Back to Airflow

dbt Cloud Operators

providers/dbt/cloud/docs/operators.rst

3.2.18.2 KB
Original Source

.. Licensed to the Apache Software Foundation (ASF) under one or more contributor license agreements. See the NOTICE file distributed with this work for additional information regarding copyright ownership. The ASF licenses this file to you under the Apache License, Version 2.0 (the "License"); you may not use this file except in compliance with the License.
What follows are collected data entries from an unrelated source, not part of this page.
`./design.v`:
```
module control (
    input        clk,
    input        rst,
    input        dis_sel,      
    input        mode_sel,     
    input        adjust,       
    input        up_btn,       
    input        down_btn,     
    output reg   en_1,         
    output reg [1:0] blink_group,  
    output reg   smh_dmy,      
    output reg   dem_chinh,    
    output reg [2:0] select_item,  
    output reg   up,           
    output reg   down          
);
    reg [19:0] adj_debounce_cnt;
    reg adj_stable, adj_ff0, adj_ff1;
    wire adjust_negedge;
    always @(posedge clk or negedge rst) begin
        if (!rst) begin
            adj_debounce_cnt <= 0;
            adj_stable <= 1;  
            adj_ff0 <= 1;
            adj_ff1 <= 1;
        end else begin
            if (adjust == adj_stable) begin
                adj_debounce_cnt <= 0;  
            end else begin
                if (adj_debounce_cnt < 20'd500_000)  
                    adj_debounce_cnt <= adj_debounce_cnt + 1;
                else
                    adj_stable <= adjust;  
            end
            adj_ff0 <= adj_stable;
            adj_ff1 <= adj_ff0;
        end
    end
    assign adjust_negedge = ~adj_stable & adj_ff1;  
    reg [19:0] up_debounce_cnt;
    reg up_stable, up_ff0, up_ff1;
    wire up_negedge;
    always @(posedge clk or negedge rst) begin
        if (!rst) begin
            up_debounce_cnt <= 0;
            up_stable <= 1;
            up_ff0 <= 1;
            up_ff1 <= 1;
        end else begin
            if (up_btn == up_stable) begin
                up_debounce_cnt <= 0;
            end else begin
                if (up_debounce_cnt < 20'd500_000)
                    up_debounce_cnt <= up_debounce_cnt + 1;
                else
                    up_stable <= up_btn;
            end
            up_ff0 <= up_stable;
            up_ff1 <= up_ff0;
        end
    end
    assign up_negedge = ~up_stable & up_ff1;
    reg [19:0] down_debounce_cnt;
    reg down_stable, down_ff0, down_ff1;
    wire down_negedge;
    always @(posedge clk or negedge rst) begin
        if (!rst) begin
            down_debounce_cnt <= 0;
            down_stable <= 1;
            down_ff0 <= 1;
            down_ff1 <= 1;
        end else begin
            if (down_btn == down_stable) begin
                down_debounce_cnt <= 0;
            end else begin
                if (down_debounce_cnt < 20'd500_000)
                    down_debounce_cnt <= down_debounce_cnt + 1;
                else
                    down_stable <= down_btn;
            end
            down_ff0 <= down_stable;
            down_ff1 <= down_ff0;
        end
    end
    assign down_negedge = ~down_stable & down_ff1;
    always @(posedge clk or negedge rst) begin
        if (!rst) begin
            select_item <= 3'b000;
        end else if (mode_sel) begin
            if (adjust_negedge) begin  
                if (select_item == 3'b101)  
                    select_item <= 3'b000;
                else
                    select_item <= select_item + 1'b1;
            end
        end else begin
            select_item <= 3'b000;  
        end
    end
    always @(mode_sel, smh_dmy, select_item) begin
        if (mode_sel) begin
            if (smh_dmy == 0) begin   
                case (select_item)
                    3'b000: blink_group = 2'b00;   
                    3'b001: blink_group = 2'b01;   
                    3'b010: blink_group = 2'b10;   
                    default: blink_group = 2'b00;
                endcase
            end else begin   
                case (select_item)
                    3'b011: blink_group = 2'b10;   
                    3'b100: blink_group = 2'b01;   
                    3'b101: blink_group = 2'b00;   
                    default: blink_group = 2'b00;
                endcase
            end
        end else begin
            blink_group = 2'b00;   
        end
    end
    always @(dis_sel) begin
        smh_dmy = dis_sel;
    end
    always @(mode_sel) begin
        if (mode_sel) begin
            dem_chinh = 1;   
            en_1 = 0;        
        end else begin
            dem_chinh = 0;   
            en_1 = 1;        
        end
    end
    always @(posedge clk or negedge rst) begin
        if (!rst) begin
            up <= 0;
            down <= 0;
        end else if (mode_sel) begin
            up <= up_negedge;      
            down <= down_negedge;  
        end else begin
            up <= 0;
            down <= 0;
        end
    end
endmodule
```
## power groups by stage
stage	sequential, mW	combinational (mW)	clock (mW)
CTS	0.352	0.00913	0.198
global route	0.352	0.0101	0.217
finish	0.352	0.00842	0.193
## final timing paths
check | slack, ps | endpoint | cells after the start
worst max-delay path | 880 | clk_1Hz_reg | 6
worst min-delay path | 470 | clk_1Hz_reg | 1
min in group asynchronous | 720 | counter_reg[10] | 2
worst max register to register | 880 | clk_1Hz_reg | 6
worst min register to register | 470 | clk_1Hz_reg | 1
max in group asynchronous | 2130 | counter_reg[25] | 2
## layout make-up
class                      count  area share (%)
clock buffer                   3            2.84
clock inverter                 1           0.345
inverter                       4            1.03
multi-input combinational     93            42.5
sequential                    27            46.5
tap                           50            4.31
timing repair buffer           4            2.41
### design.v
`timescale 1ns / 1ps
module qmaxtable #(parameter ADDR_WIDTH = 6, DATA_WIDTH = 32, DEPTH = 64) (
    input wire i_clk,
    input wire i_rst,
    input wire [ADDR_WIDTH-1:0] i_addr_r, 
    input wire [ADDR_WIDTH-1:0] i_addr_w, 
    input wire i_read_en,
    input wire i_write_en,
    input wire [DATA_WIDTH-1:0] i_data,
    output reg [DATA_WIDTH-1:0] o_data
    ); 
    integer i;
    reg [DATA_WIDTH-1:0] memory_array [0:DEPTH-1]; 
    always @ (posedge i_clk)
    begin
            if(i_write_en) begin
                memory_array[i_addr_w] <= i_data;
            end
            if(i_read_en) begin
                o_data <= memory_array[i_addr_r];
            end     
    end
endmodule
## run.sh

```bash
#!/bin/bash
# OpenROAD 26Q1-2900-gdf79404cd8, Yosys 0.63+post, stock flow scripts
make -C /OpenROAD-flow-scripts/flow DESIGN_CONFIG=/design/flow/config.mk WORK_HOME=/design/flow/orfs finish
```

## config.mk

```make
export PLATFORM = sky130hd
export DESIGN_NAME = transmitter
export DESIGN_NICKNAME = transmitter
export VERILOG_FILES = /design/flow/design.v
export SDC_FILE = /design/flow/constraint.sdc
export NUM_CORES = 4
export LEC_CHECK = 1
export CORE_AREA = 10 10 100 100
export DIE_AREA = 0 0 110 110
```

## constraint.sdc

```tcl
current_design transmitter

set clk_period 2.2
set clk_io_pct 0.2

create_clock -name clk0 -period $clk_period [get_ports {clk}]

set non_clock_inputs [all_inputs -no_clocks]
set_input_delay [expr $clk_period * $clk_io_pct] -clock clk0 $non_clock_inputs
set_output_delay [expr $clk_period * $clk_io_pct] -clock clk0 [all_outputs]
```

## design.v

```verilog
module transmitter (
    input clk,           
    input rstn,          
    input start,         
    input [6:0] data_in,  
    output reg serial_out  
);
    localparam RESET                = 3'd0;  
    localparam AGUARDA_START_BIT    = 3'd1;  
    localparam START_BIT            = 3'd2;  
    localparam ENVIA_DADOS          = 3'd3;  
    localparam FINALIZA_ENVIO_DADOS = 3'd4;  
    reg [2:0] estado;            
    reg [2:0] proximo_estado;    
    reg [3:0] contador_bit;      
    reg [7:0] buffer_dados;      
    always @(posedge clk or negedge rstn) begin
        if (!rstn) begin         
            estado = RESET;      
        end else begin
            estado = proximo_estado;  
        end
    end
    always @(estado) begin
        case (estado)
            RESET: begin
                proximo_estado = AGUARDA_START_BIT;
            end
            AGUARDA_START_BIT: begin
                proximo_estado = !start ? START_BIT : AGUARDA_START_BIT;
            end
            START_BIT: begin
                proximo_estado = ENVIA_DADOS;
            end
            ENVIA_DADOS: begin
                proximo_estado = contador_bit >= 8 ? FINALIZA_ENVIO_DADOS : ENVIA_DADOS;
            end
            FINALIZA_ENVIO_DADOS: begin
                proximo_estado = AGUARDA_START_BIT;
            end
        endcase
    end
    always @(posedge clk) begin
        case (estado)
            RESET: begin
                buffer_dados = 8'b00000000;   
                serial_out   = 8'b11111111;   
            end
            AGUARDA_START_BIT: begin
            end
            START_BIT: begin
                contador_bit = 4'b0000;       
                buffer_dados = {(^data_in), data_in};  
                serial_out   = 1'b0;          
            end
            ENVIA_DADOS: begin
                contador_bit <= contador_bit+1;  
                if (contador_bit < 8) begin
                    serial_out = buffer_dados[contador_bit];
                end else begin
                    serial_out = 1'b1;
                end
            end
            FINALIZA_ENVIO_DADOS: begin
                serial_out = 1'b0;             
            end
        endcase
    end
endmodule
```

==> results.json <==
{
  "cts_max_path_buffers": 2,
  "ys_cells": 68,
  "period_needed_ps": 1597,
  "ys_async_sr_fraction_pct": 15.79,
  "area_delta_synth_final_pct": 28.37,
  "critPathCaptureType": "flip-flop",
  "fp_util_pct": 11.41,
  "vias": 514,
  "slew_headroom_pct": 57.58,
  "gp_congestion": 0.7481,
  "required_ps": 2190,
  "top_area_cell": "edfxtp_1",
  "ys_ff": 19,
  "tool_warnings": 27,
  "fin_tns_setup_ps": 0,
  "postSynthCellCount": 68,
  "cts.clk_slew.worst_paths_ps": 60,
  "row_count": 32,
  "drt_iter0_drc": 29,
  "finalCritPeriodShare_pct": 72.58,
  "pwr-share-comb_pct": 7.5,
  "fin_area_mm2": 0.001144,
  "htreeDepth": 1,
  "ir_drop_mv": 0.2328,
  "avgRoutedWirePerCell_um": 8.348,
  "area_leaders": "edfxtp_1, dfrtp_1, xnor3_1, dlxtn_1, and2_1",
  "synthTopCellsByCount": "edfxtp_1, and2_1, nor2_1",
  "synth.cell_area_um2": 890.9,
  "p_per_area_mw_per_mm2": 514.6,
  "yosysChipArea_um2": 890.9,
  "netSwitchingPower_mw": 0.1084,
  "final_antenna_net_count": 0,
  "dr.pass1.iters": 2,
  "pin_count": 11,
  "grt_pass1_vias": 497,
  "grt_util_all_layers_pct": 2.581,
  "grt_max_degree": 13,
  "dpl.hpwl_um": 1175,
  "wirelength_um": 1511,
  "whs_ps": 369.1,
  "die-area_mm2": 0.01210,
  "post_cts_buffers": 0,
  "cts_tree": "built",
  "tightest_slew_ps": 634.0,
  "diodes": 0,
  "portBuffers": 10,
  "viasPerCell": 2.840,
  "setup_viol": 0,
  "die_w_um": 110,
  "antenna_found_initial": 0,
  "post_cts_resized": 0,
  "seqPwrFrac_pct": 55.3,
  "fmax_mhz": 626.3,
  "cts_root_buf": "clkbuf_8",
  "min_path_type": "in2async",
  "intPower_mw": 0.4801,
  "synth_dominant_cell_count": "edfxtp_1",
  "hold_violations": 0,
  "max-cap-violations": 0,
  "worst-setup-path-type": "in2reg",
  "postSynthAreaPerCell_um2": 13.10,
  "fp.dieH_um": 110,
  "synth-main-ff-cell": "edfxtp_1",
  "cts_hold_buffers": 0,
  "synth-edff-count": 13,
  "gr-total-overflow": 0,
  "cp-start-kind": "input port",
  "rsz0062_at_grt": "no",
  "clkPwrFrac_pct": 37.2,
  "route.detailed.drc": 0,
  "synth.top_cell.area_share_pct": 43.82,
  "p_leak_nw": 0.4186,
  "synth_cell_types": 31,
  "outcome": "completed",
  "drive_above_1_share_pct": 11.39,
  "untimed_endpoints": 6,
  "core_mm2": 0.007807,
  "skew_ps": 0.4704,
  "grt_pass1_wl_um": 2525,
  "path_max_fanout": 2,
  "post_dp_cell_area_mm2": 0.001099,
  "switching_share_pct": 18.42,
  "clock.latency.late_pin_ps": 240,
  "worstPathArrival_ps": 1580,
  "unclocked_pins": 3,
  "drv_slew": 0,
  "numCtsBuffers": 3,
  "yosys_warnings": 1
}
[per-stage QoR]
| stage | util [%] | power, mW | worst slack (ps) | cells |
|---|---|---|---|---|
| finish | 14.65 | 0.5885 | 603.3 | 181 |
| global route | 14.65 | 0.6129 | 558.0 | 181 |
| CTS | 14.65 | 0.5935 | 592.1 | 181 |
| detailed placement | 14.07 | 0.3758 | 352.0 | 177 |
| global placement | 14.07 | 0.3762 | 360.5 | 177 |
| floorplan | - | 0.3547 | 781.2 | 68 |
[path summary, 6_finish.rpt]
check / startpoint / endpoint / slack, ps / depth (start not counted)
setup / recovery: data_in[1] / buffer_dados[7] / 600 / 4
hold reg to reg: contador_bit[3] / contador_bit[3] / 740 / 2
max in group asynchronous: rstn / estado[2] / 1690 / 1
min in group clk0: contador_bit[3] / contador_bit[3] / 740 / 2
hold / removal: rstn / estado[0] / 370 / 1
setup reg to reg: contador_bit[0] / serial_out / 710 / 3
[cells in the final DEF, fill, tap and decap left out, drive strengths merged, types with 3 or more instances in the layout]
master,Yosys,final
nor2,5,5
inv,4,4
clkdlybuf4s50,0,10
nand2,3,3
dfrtp,3,3
and2,7,7
edfxtp,13,13
dlxtn,3,3
clkbuf,1,3
[critical path: stages]
cell	delay [ps]
clkdlybuf4s50_1	470
xnor3_1	400
xnor3_1	230
nor3_2	40
[logic make-up after synthesis]
family | count (synthesis) | synth area share, %
xor gates and xnor gates | 6 | 8.989
buffers and inverters | 7 | 3.931
AOI/OAI and AO/OA | 7 | 5.899
and+or+nand+nor | 23 | 14.61
muxes | 4 | 6.460
DFF | 16 | 52.25
adders and majority gates | 2 | 2.809
latches | 3 | 5.056
[cell type report]
| cell class | instances | area [µm²] |
|---|---|---|
| Fill cell | 875 | 6664 |
| Sequential cell | 19 | 510.5 |
| Multi-Input combinational cell | 42 | 345.3 |
| Tap cell | 102 | 127.6 |
| Timing Repair Buffer | 10 | 100.1 |
| Clock buffer | 3 | 41.29 |
| Inverter | 4 | 15.01 |
| Clock inverter | 1 | 3.754 |
[layer usage]
metal	GRT usage (%)	wire length, µm
met1	3.712	714
met2	3.768	680
met3	0.4700	62
met4	1.022	54
met5	0	0
[power groups by stage]
stage	Sequential [mW]	Clock [mW]	Combinational, mW
after CTS	0.326	0.223	0.0452
after global routing	0.326	0.239	0.0480
final	0.326	0.219	0.0441
[flip-flops by register name, summed over array words and instances (netlist names)]
signal	flops
buffer_dados	8
contador_bit	4
estado	3
proximo_estado	3
serial_out	1
No activity file was given, so power comes from the tool's default toggle rates.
You may obtain a copy of the License at

.. http://www.apache.org/licenses/LICENSE-2.0

.. Unless required by applicable law or agreed to in writing, software distributed under the License is distributed on an "AS IS" BASIS, WITHOUT WARRANTIES OR CONDITIONS OF ANY KIND, either express or implied. See the License for the specific language governing permissions and limitations under the License.

dbt Cloud Operators

These operators can execute dbt Cloud jobs, poll for status of a currently-executing job, and download run artifacts locally.

Each of the operators can be tied to a specific dbt Cloud Account in two ways:

* Explicitly provide the Account ID (via the ``account_id`` parameter) to the operator.
* Or, specify the dbt Cloud Account in the Airflow Connection. The operators will fallback to using this
  automatically if the Account ID is not passed to the operator.

.. _howto/operator:DbtCloudRunJobOperator:

Trigger a dbt Cloud Job


Use the :class:`~airflow.providers.dbt.cloud.operators.dbt.DbtCloudRunJobOperator` to trigger a run of a dbt
Cloud job. By default, the operator will periodically check on the status of the executed job to terminate
with a successful status every ``check_interval`` seconds or until the job reaches a ``timeout`` length of
execution time. This functionality is controlled by the ``wait_for_termination`` parameter. Alternatively,
``wait_for_termination`` can be set to False to perform an asynchronous wait (typically paired with the
:class:`~airflow.providers.dbt.cloud.sensors.dbt.DbtCloudJobRunSensor`). Setting ``wait_for_termination`` to
False is a good approach for long-running dbt Cloud jobs.

The ``deferrable`` parameter along with ``wait_for_termination`` will control the functionality
whether to poll the job status on the worker or defer using the Triggerer.
When ``wait_for_termination`` is True and ``deferrable`` is False,we submit the job and ``poll``
for its status on the worker. This will keep the worker slot occupied till the job execution is done.
When ``wait_for_termination`` is True and ``deferrable`` is True,
we submit the job and ``defer`` using Triggerer. This will release the worker slot leading to savings in
resource utilization while the job is running.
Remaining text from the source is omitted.